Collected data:
===== config.mk =====
export PLATFORM = sky130hd
export DESIGN_NAME = fps_ctrl
export DESIGN_NICKNAME = d
export VERILOG_FILES = /design/src/rtl/assert_macros.svh /design/src/rtl/fps_pkg.sv /design/src/rtl/fps_ctrl.sv
export SDC_FILE = /design/constraint.sdc
export NUM_CORES = 1
export LEC_CHECK = 0
export ABC_AREA = 1
export BUFFER_PORTS_ARGS = -buffer_cell sky130_fd_sc_hd__buf_2
export CAP_MARGIN = 30
export CORE_UTILIZATION = 30
export DETAILED_ROUTE_END_ITERATION = 16
export MAX_ROUTING_LAYER = met4
export PLACE_DENSITY_LB_ADDON = 0.25
export SLEW_MARGIN = 20
export SYNTH_ARGS = -nofsm -noshare
export SYNTH_HDL_FRONTEND = slang
export SYNTH_SLANG_ARGS = --single-unit

===== constraint.sdc =====
create_clock -name clk_i -period 1.23 [get_ports clk_i]
set_input_delay 0.246 -clock clk_i [delete_from_list [all_inputs] [get_ports clk_i]]
set_output_delay 0.246 -clock clk_i [all_outputs]
set_load 0.05 [all_outputs]

===== src/rtl/assert_macros.svh =====
// assertion macros for the rtl file that checks its own behavior
`ifndef ASSERT_MACROS_SVH
`define ASSERT_MACROS_SVH
`ifndef ASSERT_OFF
`define ASSERT_CLK(label, clk, rstn, prop) \
  label: assert property (@(posedge clk) disable iff (!rstn) (prop)) \
    else $error("assertion failed");
`define ASSERT_DEF(label, prop) `ASSERT_CLK(label, clk_i, rst_ni, prop)
`else
`define ASSERT_CLK(label, clk, rstn, prop)
`define ASSERT_DEF(label, prop)
`endif
`endif


===== src/rtl/fps_pkg.sv =====
// shared types, codes and constants of the farthest point sampler
package fps_pkg;

  localparam int MAX_POINTS_DEF = 4096;
  localparam int COORD_BITS_DEF = 16;

  localparam int SAMPLE_W    = 13;
  localparam int START_W     = 12;
  localparam int INDEX_OUT_W = 12;
  localparam int OUT_COORD_W = 16;
  localparam int STATUS_W    = 2;
  localparam int CFG_IDX_W   = 1;
  localparam int CFG_DATA_W  = 13;

  localparam logic [SAMPLE_W-1:0] SAMPLE_COUNT_RST = 13'd1024;
  localparam logic [START_W-1:0]  START_INDEX_RST  = 12'd0;

  typedef enum logic [STATUS_W-1:0] {
    STATUS_OK    = 2'd0,
    STATUS_EMPTY = 2'd1,
    STATUS_DONE  = 2'd2
  } status_e;

  typedef enum logic [CFG_IDX_W-1:0] {
    CFG_SAMPLE_COUNT = 1'b0,
    CFG_START_INDEX  = 1'b1
  } cfg_reg_e;

  typedef enum logic {
    REQ_LOAD   = 1'b0,
    REQ_SAMPLE = 1'b1
  } req_e;

  typedef struct packed {
    logic load;
    logic emit_err;
    logic take_direct;
    logic rd_last;
    logic lp_load;
    logic sweep_start;
    logic pick_best;
    logic rd_pick;
    logic emit_pick;
  } cmd_t;

  typedef struct packed {
    logic req_empty;
    logic req_exhausted;
    logic req_direct;
    logic sweep_done;
  } stat_t;

endpackage


===== src/rtl/fps_ctrl.sv =====
// controller state machine sequencing loads, sweeps and result words
module fps_ctrl import fps_pkg::*; (
  input  logic  clk_i,
  input  logic  rst_ni,
  input  logic  start,
  input  logic  req_type_i,
  input  stat_t stat_i,
  output cmd_t  cmd_o,
  output logic  busy
);

  typedef enum logic [5:0] {
    S_IDLE   = 6'b000001,
    S_RDLAST = 6'b000010,
    S_LPWAIT = 6'b000100,
    S_SWEEP  = 6'b001000,
    S_RDPICK = 6'b010000,
    S_EMIT   = 6'b100000
  } state_e;

  state_e state_q, state_d;

  always_comb begin
    state_d = state_q;
    cmd_o   = '0;
    unique case (state_q)
      S_IDLE: begin
        if (start) begin
          priority if (req_e'(req_type_i) == REQ_LOAD) begin
            cmd_o.load = 1'b1;
          end else if (stat_i.req_empty || stat_i.req_exhausted) begin
            cmd_o.emit_err = 1'b1;
          end else if (stat_i.req_direct) begin
            cmd_o.take_direct = 1'b1;
            state_d = S_RDPICK;
          end else begin
            state_d = S_RDLAST;
          end
        end
      end
      S_RDLAST: begin
        cmd_o.rd_last = 1'b1;
        state_d = S_LPWAIT;
      end
      S_LPWAIT: begin
        cmd_o.lp_load     = 1'b1;
        cmd_o.sweep_start = 1'b1;
        state_d = S_SWEEP;
      end
      S_SWEEP: begin
        if (stat_i.sweep_done) begin
          cmd_o.pick_best = 1'b1;
          state_d = S_RDPICK;
        end
      end
      S_RDPICK: begin
        cmd_o.rd_pick = 1'b1;
        state_d = S_EMIT;
      end
      S_EMIT: begin
        cmd_o.emit_pick = 1'b1;
        state_d = S_IDLE;
      end
      default: state_d = S_IDLE;
    endcase
  end

  always_ff @(posedge clk_i or negedge rst_ni) begin
    if (!rst_ni) begin
      state_q <= S_IDLE;
    end else begin
      state_q <= state_d;
    end
  end

  assign busy = (state_q != S_IDLE);

endmodule


After elaboration in Yosys (flattened, before gate mapping)
Cells that the tools add are included.

operators by class
  multiplexer cells = 19
  equality and inequality tests = 11
  reductions and logical operators = 2

operators by type and width
  operator                                              number
  case mux 6 bit (5 select lines)                       1
  2-to-1 mux 6 bit                                      4
  2-to-1 mux 1 bit                                      9
  != test 2 bit (second input constant)                 4
  equality test 6 x 1 -> 1 bit (second input constant)  1
  equality test 6 x 2 -> 1 bit (second input constant)  1
  equality test 6 x 3 -> 1 bit (second input constant)  1
  equality test 6 x 4 -> 1 bit (second input constant)  1
  equality test 6 x 5 -> 1 bit (second input constant)  1
  equality test 6 bit (second input constant)           1
  2-to-1 mux 3 bit                                      2
  != test 6 x 1 -> 1 bit (second input constant)        1
  2-to-1 mux 5 bit                                      1
  2-to-1 mux 2 bit                                      2
  AND reduction 4 bit                                   1
  logical OR 1 bit                                      1

storage, ports and cells
  logic and storage cells = 33
  input bits = 8
  register bits = 6

Logic depth before layout (Yosys ltp)
  depth in word-level cells = 5
  gate-level depth with buffers = 6
  depth with buffers taken out = 6

Worst setup path before layout
Ideal clock, no wire load.

  path kind = reg-to-output
  start point = reg state_q[0]
  end point = out cmd_o[6] in the netlist's numbering
  arrival = 2.094 ns
  buffers on the path = 0
  slack = -1.110 ns
  cell stages (with the launch flop) = 5
  path through = dfstp_2 -> inv_2 -> nor2_4 -> nand3_4 -> nor3b_1

RTL lines
  item                      line            RTL
  start: declaration        fps_ctrl.sv:21  state_e state_q, state_d;
  start signal: assignment  fps_ctrl.sv:72  state_q <= state_d;
  end: declaration          fps_ctrl.sv:8   output cmd_t cmd_o,

==> impl_metrics.py <==
metrics = {
    "route": {
        "wirelength_mm": 1.020,
        "routedWlPerCell_um": 9.533,
        "ant_nets": 0,
        "vias_per_cell": 4.421,
        "drc_errors": 0,
        "first_pass_iters": 2,
        "num_vias": 473,
        "drt_iter0_markers": 5,
    },
    "timing": {
        "fmax_mhz": 614.3,
        "setup_viol": 13,
        "worst_slew_pin_slew_ns": 0.2221,
        "clock_skew_ns": 0.007693,
        "timing.slew.headroom_pct": 85.08,
        "fin_crit_ns": 1.628,
        "slew_viol_final": 0,
        "rsz0062_at_grt": "true",
        "setup_slack_ns": -0.3979,
        "hold_viol": 0,
        "period_share_pct": 132.3,
    },
    "synth": {
        "ys_warn_count": 0,
        "syn_area_per_cell_um2": 7.507,
        "netlist_top_cells_count": "inv_1 (11), nor2_1 (10), nand3_1 (6)",
        "yosysMostFrequentCell": "inv_1",
        "synthesis.area_um2": 405.4,
        "yosys_register_bits": 6,
        "synth_fp_nets": 62,
        "yosys.area.top_type_share_pct": 30.86,
        "synth_edf_count": 0,
        "yosysUniqueCellTypes": 18,
        "synthCells": 54,
        "synthTopCellsByArea": "dfrtp_1 (31%), inv_1 (10%), nor2_1 (9.3%)",
        "seq_area_frac_synth_pct": 37.35,
        "synthFlopType": "dfrtp_1",
        "yosysTopAreaCell": "dfrtp_1",
        "async_flop_share_pct": 100.0,
    },
    "final_layout": {
        "area_delta_synth_final_pct": 95.68,
        "regMostFlops": "state_q",
        "largest_reg_flops": 6,
        "design_area_um2": 793.3,
        "reg.largest.list": "state_q: 6 flops",
        "layout-drive-gt1-share_pct": 63.44,
        "multiInputGateArea_um2": 250.2,
        "nets": 102,
        "final_util_pct": 66.88,
        "regArea_um2": 152.6,
        "fillers": 107,
        "antenna_cells": 0,
    },
    "floorplanning": {
        "core-area_um2": 1186,
        "die_area_um2": 1502,
        "die_h_um": 38.76,
        "die_x_um": 38.76,
        "std_cell_rows": 12,
        "initial_core_util_pct": 34.18,
        "ios": 18,
    },
    "placed_design": {
        "portBuffers": 17,
        "gp_congestion": 0.7554,
        "dp_slack_ns": -0.2497,
        "hpwl_um": 754.4,
        "postPlaceCellArea_um2": 631.9,
    },
    "setup_path": {
        "critical_path.startpoint_type": "flip-flop",
        "arrival_ns": 1.38,
        "reg2reg_slack_ns": -0.39,
        "end_kind": "output port",
        "crit_path_max_fanout": 4,
        "worstRegToRegCells": 11,
        "crit_type": "reg -> out",
        "cp.required_ns": 0.98,
    },
    "clocking": {
        "cts_root_buf": "clkbuf_4",
        "clock_tree.buffer_depth": 2,
        "clk_pin_slew_ns": 0.04,
        "insertion_delay_ns": 0.25,
        "cts.sinks": 6,
        "cts_tree": "built",
        "numCtsBuffers": 3,
        "htree_levels": 1,
    },
    "status": {
        "status": "finished with violations",
        "failed_checks": "setup timing",
    },
    "global_routing": {
        "grt_pass1_vias": 427,
        "grt_pass1_wl_mm": 1.649,
        "grt_util_all_layers_pct": 17.33,
        "gr-total-overflow": 0,
        "grt_max_degree": 7,
        "antenna_found_initial": 0,
    },
    "flow_run": {
        "cap_violations": 0,
    },
    "power_and_ir_drop": {
        "ir_worst_vdd_v": 0.001400,
        "power_leakage_nw": 0.4130,
        "powerDensity_nw_per_um2": 2114,
    },
    "hold_path": {
        "hold_path.class": "in -> reg",
        "worstHoldPathCells": 4,
    },
}
logic make-up after synthesis:
family / count (synthesis) / share of synthesized area, %
AOI/OAI and AO/OA: 3 / 5.866
DFF: 6 / 37.35
buffers and inverters: 14 / 13.89
and+or+nand+nor: 31 / 42.90
metrics by stage:
stage               hold WS [ns]  TNS, ns  total power [mW]  cells
floorplan               -0.04959   -2.112            0.8950     54
global placement         0.07225   -1.850             1.115     95
detailed placement       0.07108   -2.114             1.129     95
CTS                       0.2970   -4.125             1.639    106
global route              0.3181   -4.789             1.795    107
finish                    0.3000   -3.895             1.677    107
layout make-up:
class / instances / share of cell area, %
flip-flops and latches: 6 / 19.24
repair buffers: 36 / 35.96
well taps: 14 / 2.208
clock buffers: 4 / 3.312
multi-input cells: 34 / 31.55
inverters: 13 / 7.729
layout by cell type (no fill, tap or decap), types with 2 or more instances in the layout:
master | netlist | final
clkbuf_4 | 0 | 3
clkinvlp_4 | 0 | 3
buf_4 | 1 | 20
nor2_1 | 10 | 7
dfrtp_1 | 5 | 4
buf_6 | 0 | 8
buf_2 | 0 | 7
nor2_2 | 2 | 2
nand2_1 | 5 | 4
nand3_1 | 6 | 5
inv_1 | 11 | 8
nor2_4 | 3 | 6
power by group:
part	internal (mW)	switching (mW)	total [mW]
logic	0.549	0.628	1.18
registers	0.256	0.0466	0.303
clock network	0.123	0.0746	0.198
total	0.928	0.749	1.68
final timing paths:
| check | from | endpoint |
|---|---|---|
| hold reg to reg | state_q[1] | state_q[3] |
| hold / removal | stat_i[1] | state_q[1] |
| min in group asynchronous | rst_ni | state_q[2] |
| setup / recovery | state_q[0] | cmd_o[6] |
| setup reg to reg | state_q[2] | state_q[1] |
| max in group asynchronous | rst_ni | state_q[0] |
critical path, stage by stage, from the launching register on:
cell and delay (ns):
dfstp_2 0.53, inv_2 0.04, nor2_4 0.09, nand3_4 0.11
nor3b_4 0.20, buf_6 0.18
metal layers:
layer | GRT usage (%) | routed length, um | share of wire, % | vias to the layer above
met1 | 17.56 | 417 | 41 | 208
met4 | 10.34 | 6 | 0.59 | 0
met5 | - | 0 | 0 | -
li1 | - | - | - | 247
met3 | 3.468 | 26 | 2.5 | 2
met2 | 30.42 | 568 | 56 | 16
timing repair:
action,CTS,global route
pin swaps,0,1
setup buffers,6,1
setup endpoints to repair,13,13
resized for setup,19,5
hold buffers,1,0
endpoints found under the hold margin,5,0
No activity file was read; power rests on OpenSTA's default activity.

▶ TASK DIRECTIONS: Print again the lines of the entries above that fall between the line holding "set_output_delay 0.246 -clock" and the line holding "localparam logic [SAMPLE_W-1:0]", inclusive, exactly as they stand.

▶ RESPONSE TO THE TASK:
set_output_delay 0.246 -clock clk_i [all_outputs]
set_load 0.05 [all_outputs]

===== src/rtl/assert_macros.svh =====
// assertion macros for the rtl file that checks its own behavior
`ifndef ASSERT_MACROS_SVH
`define ASSERT_MACROS_SVH
`ifndef ASSERT_OFF
`define ASSERT_CLK(label, clk, rstn, prop) \
  label: assert property (@(posedge clk) disable iff (!rstn) (prop)) \
    else $error("assertion failed");
`define ASSERT_DEF(label, prop) `ASSERT_CLK(label, clk_i, rst_ni, prop)
`else
`define ASSERT_CLK(label, clk, rstn, prop)
`define ASSERT_DEF(label, prop)
`endif
`endif


===== src/rtl/fps_pkg.sv =====
// shared types, codes and constants of the farthest point sampler
package fps_pkg;

  localparam int MAX_POINTS_DEF = 4096;
  localparam int COORD_BITS_DEF = 16;

  localparam int SAMPLE_W    = 13;
  localparam int START_W     = 12;
  localparam int INDEX_OUT_W = 12;
  localparam int OUT_COORD_W = 16;
  localparam int STATUS_W    = 2;
  localparam int CFG_IDX_W   = 1;
  localparam int CFG_DATA_W  = 13;

  localparam logic [SAMPLE_W-1:0] SAMPLE_COUNT_RST = 13'd1024;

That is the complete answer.